Un hombre vivía humildemente con su esposa e hijos en la campiña mexicana y ganaba su pan trabajando la tierra. Había visto morir a varios parientes que habitaban su casa y habían sido enterrados, tras los tradicionales ritos religiosos, no lejos de su casa. Año tras año este hombre le restaba importancia a las ofrendas debidas a los muertos, pese a las advertencias de su mujer.
Aquel año, como pronto advertiría, sería diferente.
Como todos los días, el hombre fue a trabajar su tierra.
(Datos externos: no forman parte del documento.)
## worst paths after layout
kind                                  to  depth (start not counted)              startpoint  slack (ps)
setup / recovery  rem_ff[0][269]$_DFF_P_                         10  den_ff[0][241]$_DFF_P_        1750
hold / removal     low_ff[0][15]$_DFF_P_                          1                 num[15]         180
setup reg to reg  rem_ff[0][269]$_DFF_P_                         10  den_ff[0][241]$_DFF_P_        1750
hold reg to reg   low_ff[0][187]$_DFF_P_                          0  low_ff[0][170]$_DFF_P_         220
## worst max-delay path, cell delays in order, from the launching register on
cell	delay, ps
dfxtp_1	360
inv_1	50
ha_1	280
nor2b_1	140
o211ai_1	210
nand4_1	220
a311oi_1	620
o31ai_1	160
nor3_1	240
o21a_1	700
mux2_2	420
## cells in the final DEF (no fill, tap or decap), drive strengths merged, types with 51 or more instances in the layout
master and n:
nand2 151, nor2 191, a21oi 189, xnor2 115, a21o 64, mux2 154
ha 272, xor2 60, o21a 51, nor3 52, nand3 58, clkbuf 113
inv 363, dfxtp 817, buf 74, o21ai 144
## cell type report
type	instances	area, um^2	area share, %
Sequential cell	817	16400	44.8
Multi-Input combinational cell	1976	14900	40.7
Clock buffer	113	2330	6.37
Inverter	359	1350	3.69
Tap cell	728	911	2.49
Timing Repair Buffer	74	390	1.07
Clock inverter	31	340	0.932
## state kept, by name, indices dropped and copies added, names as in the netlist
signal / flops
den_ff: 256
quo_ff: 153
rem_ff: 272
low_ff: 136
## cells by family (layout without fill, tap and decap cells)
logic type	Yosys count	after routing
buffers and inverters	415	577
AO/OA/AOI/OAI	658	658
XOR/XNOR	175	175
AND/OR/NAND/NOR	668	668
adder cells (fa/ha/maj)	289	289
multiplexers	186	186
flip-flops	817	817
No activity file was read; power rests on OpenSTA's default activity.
Era el 2 de Noviembre, al esperada fecha de la celebración del Día de los Muertos. Su mujer le hizo una última advertencia, que desoyó: los espíritus van a enojarse, le dijo. El hombre se encogió de hombros. Ya en el campo, comenzó a trabajar bajo el sol. De repente, oyó una voz: Miguel, Miguel (ése era su nombre). Tenemos hambre. Al principio creyó que era el viento. Cuando se repitió, creyó que era una alucinación. Cuando escuchó la voz por tercera vez, tembló: finalmente, los espíritus de sus antepasados le hacían saber que se encontraban profundamente insatisfechos. El hombre volvió corriendo a su casa y contó lo sucedido a su mujer.

La mujer terminó de preparar algo de comida gustosa y la colocó frente al altar.
Llamó a su marido. No hubo respuesta. Pensó que dormía y lo dejó descansar. Un hora más tarde volvió a llamarlo, pero tampoco respondió. Intrigada, fue en su busca al dormitorio. Al entrar, con sorpresa y dolor, comprendió que el hombre estaba muerto.